Because of medical and technological advances, most of us are likely to live long lives. Here is a Life Expectancy Calculator to help you predict how long you will live based on your life style, nutrition, medical history and other factors.

Although we are generally living longer, that does not necessarily mean we are healthy and able to live independently. Living longer often means dependency at some point. The U.S. Department of Health and Human Services projects that by the time we reach age 65 that 70% of Americans will experience a long-term care event in our remaining years.

The longer we live, the greater the chance that we will need assistance with activities of daily living. These activities are defined as bathing, dressing, continence, eating, toileting and transferring which is the ability to get in and out of bed or a chair and move from room to room. We may also need supervision due to cognitive impairment which is the primary cause of long-term care insurance claims today.
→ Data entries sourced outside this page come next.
--- src/rtl/pbkdf2_key_sched.sv ---
// PBKDF2 key schedule controller.
// Sequences the blocks T_1..T_n of a PBKDF2 derived key: launches the
// downstream chunk engine once per block with {salt, big-endian index},
// captures each 256-bit result and streams it out MSB word first.
// The last block is truncated so that exactly dklen 32-bit words leave.
//
// Handshakes: a transfer happens on a rising edge where valid and ready
// are both 1. A producer holds valid and its payload stable until that
// edge; ready may depend combinationally on valid. Here the chunk result
// uses chunk_valid_i/chunk_ready_o and the key stream uses
// key_valid_o/key_ready_i.
module pbkdf2_key_sched #(
  parameter int MAX_BLOCKS = 4
) (
  input  logic         clk_i,
  input  logic         rst_ni,
  input  logic         start_i,
  input  logic [255:0] pass_i,
  input  logic [223:0] salt_i,
  input  logic [31:0]  iters_i,
  input  logic [7:0]   dklen_i,
  output logic         chunk_start_o,
  output logic [255:0] chunk_pass_o,
  output logic [255:0] chunk_salt_o,
  output logic [31:0]  chunk_iters_o,
  input  logic         chunk_valid_i,
  input  logic [255:0] chunk_hash_i,
  output logic         chunk_ready_o,
  output logic         key_valid_o,
  output logic [31:0]  key_word_o,
  output logic         key_last_o,
  input  logic         key_ready_i,
  output logic         busy_o,
  output logic         done_o,
  output logic         err_o,
  output logic [2:0]   state_o
);

  typedef enum logic [2:0] {
    S_IDLE  = 3'd0,
    S_ISSUE = 3'd1,
    S_WAIT  = 3'd2,
    S_DRAIN = 3'd3,
    S_DONE  = 3'd4
  } state_e;

  localparam logic [31:0] MAX_WORDS = 32'(8 * MAX_BLOCKS);

  state_e        state_q, state_d;
  logic [255:0]  pass_q;
  logic [223:0]  salt_q;
  logic [31:0]   iters_q;
  logic [7:0]    dklen_q;
  logic [31:0]   blk_idx_q;
  logic [7:0]    word_cnt_q;
  logic [255:0]  hold_q;
  logic          err_q;

  logic start_bad;
  logic start_ok;
  logic start_rej;
  logic word_acc;
  logic last_word;
  logic blk_end;

  // A zero-length key, a key longer than MAX_BLOCKS blocks, or zero
  // iterations cannot be derived; such starts are refused outright.
  assign start_bad = (dklen_i == 8'd0) || ({24'd0, dklen_i} > MAX_WORDS) ||
                     (iters_i == 32'd0);
  assign start_ok  = (state_q == S_IDLE) && start_i && !start_bad;
  assign start_rej = (state_q == S_IDLE) && start_i && start_bad;

  assign word_acc  = key_valid_o && key_ready_i;
  assign last_word = (word_cnt_q == dklen_q - 8'd1);
  assign blk_end   = (word_cnt_q[2:0] == 3'd7);

  // State register; reset abandons any derivation in flight.
  always_ff @(posedge clk_i or negedge rst_ni) begin
    if (!rst_ni) begin
      state_q <= S_IDLE;
    end else begin
      state_q <= state_d;
    end
  end

  // Next-state logic.
  always_comb begin
    state_d = state_q;
    case (state_q)
      S_IDLE:  if (start_ok) state_d = S_ISSUE;
      S_ISSUE: state_d = S_WAIT;
      S_WAIT:  if (chunk_valid_i) state_d = S_DRAIN;
      S_DRAIN: begin
        if (word_acc) begin
          if (last_word)    state_d = S_DONE;
          else if (blk_end) state_d = S_ISSUE;
        end
      end
      S_DONE:  state_d = S_IDLE;
      default: state_d = S_IDLE;
    endcase
  end

  // Latched request, block index, word counter, result hold and error flag.
  always_ff @(posedge clk_i or negedge rst_ni) begin
    if (!rst_ni) begin
      pass_q     <= '0;
      salt_q     <= '0;
      iters_q    <= '0;
      dklen_q    <= '0;
      blk_idx_q  <= '0;
      word_cnt_q <= '0;
      hold_q     <= '0;
      err_q      <= 1'b0;
    end else begin
      err_q <= start_rej;
      if (start_ok) begin
        pass_q     <= pass_i;
        salt_q     <= salt_i;
        iters_q    <= iters_i;
        dklen_q    <= dklen_i;
        blk_idx_q  <= 32'd1;
        word_cnt_q <= 8'd0;
      end
      if ((state_q == S_WAIT) && chunk_valid_i) begin
        hold_q <= chunk_hash_i;
      end
      if ((state_q == S_DRAIN) && word_acc) begin
        word_cnt_q <= word_cnt_q + 8'd1;
        if (!last_word && blk_end) begin
          blk_idx_q <= blk_idx_q + 32'd1;
        end
      end
    end
  end

  // Word k of a block (k = 0 first) sits at hold[255-32k -: 32], i.e. at
  // base 32*(7-k), and 7-k is the bitwise inverse of k in three bits.
  always_comb begin
    key_word_o = '0;
    if (state_q == S_DRAIN) begin
      key_word_o = hold_q[{~word_cnt_q[2:0], 5'd0} +: 32];
    end
  end

  assign chunk_start_o = (state_q == S_ISSUE);
  assign chunk_pass_o  = pass_q;
  assign chunk_salt_o  = {salt_q, blk_idx_q};
  assign chunk_iters_o = iters_q;
  assign chunk_ready_o = (state_q == S_WAIT) && chunk_valid_i;
  assign key_valid_o   = (state_q == S_DRAIN);
  assign key_last_o    = (state_q == S_DRAIN) && last_word;
  assign busy_o        = (state_q != S_IDLE);
  assign done_o        = (state_q == S_DONE);
  assign err_o         = err_q;
  assign state_o       = state_q;

endmodule

--- config.mk ---
export PLATFORM = sky130hd
export DESIGN_NAME = pbkdf2_key_sched
export DESIGN_NICKNAME = d
export VERILOG_FILES = /design/src/rtl/pbkdf2_key_sched.sv
export SDC_FILE = /design/constraint.sdc
export NUM_CORES = 2
export LEC_CHECK = 0
export CAP_MARGIN = 20
export CELL_PAD_IN_SITES_DETAIL_PLACEMENT = 2
export CELL_PAD_IN_SITES_GLOBAL_PLACEMENT = 2
export CORE_AREA = 2 2 527 529
export CTS_CLUSTER_SIZE = 28
export DETAILED_ROUTE_END_ITERATION = 16
export DIE_AREA = 0 0 529 531
export PLACE_DENSITY = 0.53
export SLEW_MARGIN = 10
export SYNTH_ARGS = -nofsm -noshare
export SYNTH_HDL_FRONTEND = slang
export SYNTH_SLANG_ARGS = --single-unit
--- constraint.sdc ---
create_clock -name clk_i -period 6.5 [get_ports clk_i]
set_input_delay 1.3 -clock clk_i [delete_from_list [all_inputs] [get_ports clk_i]]
set_output_delay 1.3 -clock clk_i [all_outputs]
set_load 0.02 [all_outputs]
==> out/metrics.cfg <==
[outcome]
status = complete, no violations

[setup_path]
cp-end-kind = output pin
worstSetupPathType = reg2out
critPathRequiredTime_ps = 5200
start_kind = flip-flop
crit_fanout = 41
crit_arrival_ps = 3840

[yosys]
avgSynthCellArea_um2 = 10.50
postSynthCellCount = 3194
syn-cell-area_mm2 = 0.03354
ys_seq_area_frac = 0.6117
synth-edff-count = 0
yosysUniqueCellTypes = 51
synth-seq-cells = 820
yosys_most_used_dff = dfrtp_1
synth.yosys.warnings = 0
synth_nets = 3979
synth_async_sr_flop_share = 1.000

[job]
cap_violations = 0

[finish]
final_util = 0.2007
multi_input_area_mm2 = 0.01215
seq_area_mm2 = 0.02053
syn_to_final_growth_pct = 64.71
final_cell_area_mm2 = 0.05525
layout-drive-gt1-share = 0.1221
final_nets = 5343
final.fill_count = 31045

[global_route]
overflow = 0
grt_pass1_wl_um = 270500
grt_pass1_vias = 32789
track_usage = 0.1358
grt_max_degree = 147
antenna_found_initial = 99

[clock_network]
htreeDepth = 3
clk_latency_ps = 820
cts.sinks = 820
postCtsSetupBuffers = 0
cts_tree = yes
max-clock-path-buffers = 4
numCtsBuffers = 115
root_buffer = clkbuf_16
hold_buffers = 0
path_clk_slew_ps = 60
cts_resized = 0

[detailed_routing]
vias = 29463
detail-route-antenna-nets = 0
wl_um = 197100
via_per_inst = 3.563
dr.pass1.iters = 5
drc = 0
wl_per_cell_um = 23.84
drt_iter0_drc = 1244

[timing]
fmax_mhz = 194.6
relSlewSlack = 0.3083
setup_tns_ps = 0
min_period_ps = 5140
slew_viol_final = 0
final.period_utilization = 0.7908
finalClockSkew_ps = 31.23
tightest_slew_ps = 1037
rsz0062_at_grt = false
finalHoldViolCount = 0
finalSetupViolations = 0

[floorplan]
die_w_um = 529
dieHeight_um = 531
ioPinCount = 1367
initial_core_util = 0.1218
core-area_mm2 = 0.2753
fp-row-count = 193
die_area_mm2 = 0.2809

[pwr]
vdd_drop_max_mv = 0.2203
p_per_area_mw_per_mm2 = 331.0
power.leakage_uw = 0.02443

[placement]
placed_area_mm2 = 0.05158
gp_congestion = 0.8327
dp_hpwl_um = 156200
portBuffers = 1366

[hold_path]
min_path_type = reg2reg

final cells by class:
class	instances	share of cell area
flip-flops and latches	820	0.3716
repair buffers	1433	0.2596
multi-input cells	2177	0.2199
well taps	3607	0.08168
clock buffers	167	0.06110
clock inverters	26	0.004144
diodes	27	0.001223
inverters	11	0.0007473
cell usage in the layout (no fill, tap or decap), types with 4 or more instances in the layout:
cell type | synthesis | final
inv_1 | 11 | 11
and2_1 | 7 | 7
mux2i_1 | 41 | 41
clkdlybuf4s50_1 | 0 | 1365
nand4_1 | 16 | 16
o41ai_1 | 6 | 6
ha_1 | 4 | 4
buf_12 | 0 | 13
xor2_1 | 5 | 5
nor3_1 | 7 | 5
nor2_1 | 45 | 45
o21ai_0 | 10 | 10
o31ai_1 | 12 | 12
nor4_1 | 14 | 14
o311ai_0 | 5 | 5
a21oi_1 | 20 | 20
or3_1 | 11 | 11
xnor2_1 | 5 | 5
nand2b_1 | 4 | 4
mux2_2 | 256 | 256
buf_4 | 3 | 54
clkbuf_16 | 0 | 117
or4_1 | 12 | 12
diode_2 | 0 | 27
dfrtp_1 | 820 | 817
clkbuf_8 | 0 | 26
clkbuf_1 | 55 | 24
clkinv_2 | 0 | 16
nand3_1 | 17 | 17
nand2_1 | 1577 | 1577
and3_1 | 4 | 4
mux4_2 | 64 | 64
o21ai_1 | 6 | 6
synth_stat cells, types with 10 or more instances:
| library cell | n | area share |
|---|---|---|
| a21oi_1 | 20 | 0.0030 |
| buf_1 | 14 | 0.0016 |
| buf_2 | 113 | 0.017 |
| clkbuf_1 | 55 | 0.0062 |
| dfrtp_1 | 820 | 0.61 |
| inv_1 | 11 | 0.0012 |
| mux2_2 | 256 | 0.086 |
| mux2i_1 | 41 | 0.012 |
| mux4_2 | 64 | 0.043 |
| nand2_1 | 1577 | 0.18 |
| nand3_1 | 17 | 0.0025 |
| nand4_1 | 16 | 0.0030 |
| nor2_1 | 45 | 0.0050 |
| nor4_1 | 14 | 0.0026 |
| o21ai_0 | 10 | 0.0015 |
| o31ai_1 | 12 | 0.0027 |
| or3_1 | 11 | 0.0021 |
| or4_1 | 12 | 0.0027 |
cell families (layout without fill, tap and decap cells):
logic type	Yosys count	count (layout)	synth area share
muxes	361	361	0.1411
AOI/OAI and AO/OA	78	78	0.01555
adders and majority gates	4	4	0.001492
other	0	27	0
buffers and inverters	197	1637	0.02682
DFF	820	820	0.6117
xor gates and xnor gates	10	10	0.002611
and+or+nand+nor	1724	1724	0.2006
flip-flops by register name, indices dropped and copies added, names as in the netlist:
register / count
salt_q: 224
chunk_pass_o: 256
hold_q: 256
dklen_q: 8
err_o: 1
word_cnt_q: 8
blk_idx_q: 32
chunk_iters_o: 32
state_o: 3
layer usage:
layer  GRT usage  vias up  part of all wire
met5           0        -            0.0029
met4     0.02828       88             0.017
met3     0.06021      261              0.10
met2      0.2207     1089              0.46
met1      0.1647    14891              0.41
li1            -    13134                 -
power by group:
part / total [µW] / internal [µW] / switching [µW]
sequential: 6940 / 6130 / 813
clock: 6210 / 3670 / 2540
combinational: 5140 / 2750 / 2390
total: 18300 / 12600 / 5740
per-stage QoR:
step	power, µW	setup slack, ps	instances	hold WS, ps
global placement	12200	1864	8048	457.4
floorplan	9456	2731	3194	473.6
detailed placement	12340	1790	8048	462.2
finish	18290	1360	8268	470.7
CTS	18780	1098	8241	476.2
global route	19310	1179	8245	492.9
final timing paths:
check | startpoint | endpoint | slack [ps] | cells past startpoint
max | word_cnt_q[0] | key_word_o[5] | 1360 | 5
max reg2reg | word_cnt_q[1] | blk_idx_q[20] | 2470 | 9
max in group asynchronous | rst_ni | chunk_pass_o[61] | 4490 | 2
min | chunk_pass_o[184] | chunk_pass_o[184] | 470 | 2
min reg2reg | chunk_pass_o[184] | chunk_pass_o[184] | 470 | 2
min in group asynchronous | rst_ni | salt_q[91] | 550 | 1
critical path, cell delays in order (launching register included):
cell	delay, ps
dfrtp_4	740
buf_12	370
mux4_2	600
mux2i_1	450
nor2_1	160
clkdlybuf4s50_1	590
Note: power is estimated with default switching activity, not from simulation.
There are just three ways for most Americans to pay for long-term care: self-fund, private insurance or qualifying for government assistance. Determining if long-term care insurance is right for you is not very complicated. Ask yourself these three questions:

  1. If I needed long-term care, where would I want to receive care?
    Long-term care venues include your own home, adult day care centers, assisted living facilities, Alzheimer’s memory centers, nursing homes and hospice facilities.
  2. If I needed long-term care, who would I want to provide care?
    Traditionally, long-term care has been provided at home by family members. But our society has changed significantly over the last two or three generations. Today, there are more women in the workforce, we have high divorce rates, we’re having smaller families and family members may not live in the same city. Relying on family to provide long-term care is no longer the option it once was.Family members who are burdened with the daily responsibilities of caregiving consistently report high levels of physical, emotional and mental stress. Depression among caregivers is common. Many of them have to take time away from work, suffer from exhaustion, and experience financial hardship.
  3. If I needed long-term care, how would I pay for it?
    Depending upon care needs, the cost for home care services can be the least costly or the most costly. In 2018 the national median cost of five 8.5 hour shifts per week of non-medical home care was $50,366 annually. The median cost for assisted living facilities was $48,000 per year and nursing home care was $100,375 annually. Consider that 60% of claim last longer than one year and the average duration is 4.3 years. Costs have increased about 3% year over year and are expected to continue to increase.Beginning in January 2019, some Medicare Advantage plans may cover limited home safety improvements and assistance with daily activities if health related.

    Because insurance plans like your health insurance or Original Medicare and Medicare supplements don’t pay for ongoing custodial care, you may end up paying out of pocket for this care if you don’t have long-term care insurance. If you cannot afford to pay for care and don’t have long-term care insurance, you may be forced to become dependent on the state/federal welfare program called Medicaid. It is not easy to qualify for Medicaid. In most states, Medicaid care services are provided in nursing facilities rather than in private homes or assisted living facilities.

Long-term care insurance is specifically designed to help protect you and your family from the financial, physical and emotional impoverishment associated with long-term care needs. Today’s comprehensive policies pay for a wide range of caregiving services in most settings: your own home, adult day care centers, assisted living communities, memory care centers, nursing homes and hospice.

Qualifying for coverage and the premiums you pay are directly linked to your health and your age at the time you apply for coverage. So, it’s best to look into long-term care insurance as early as your forties.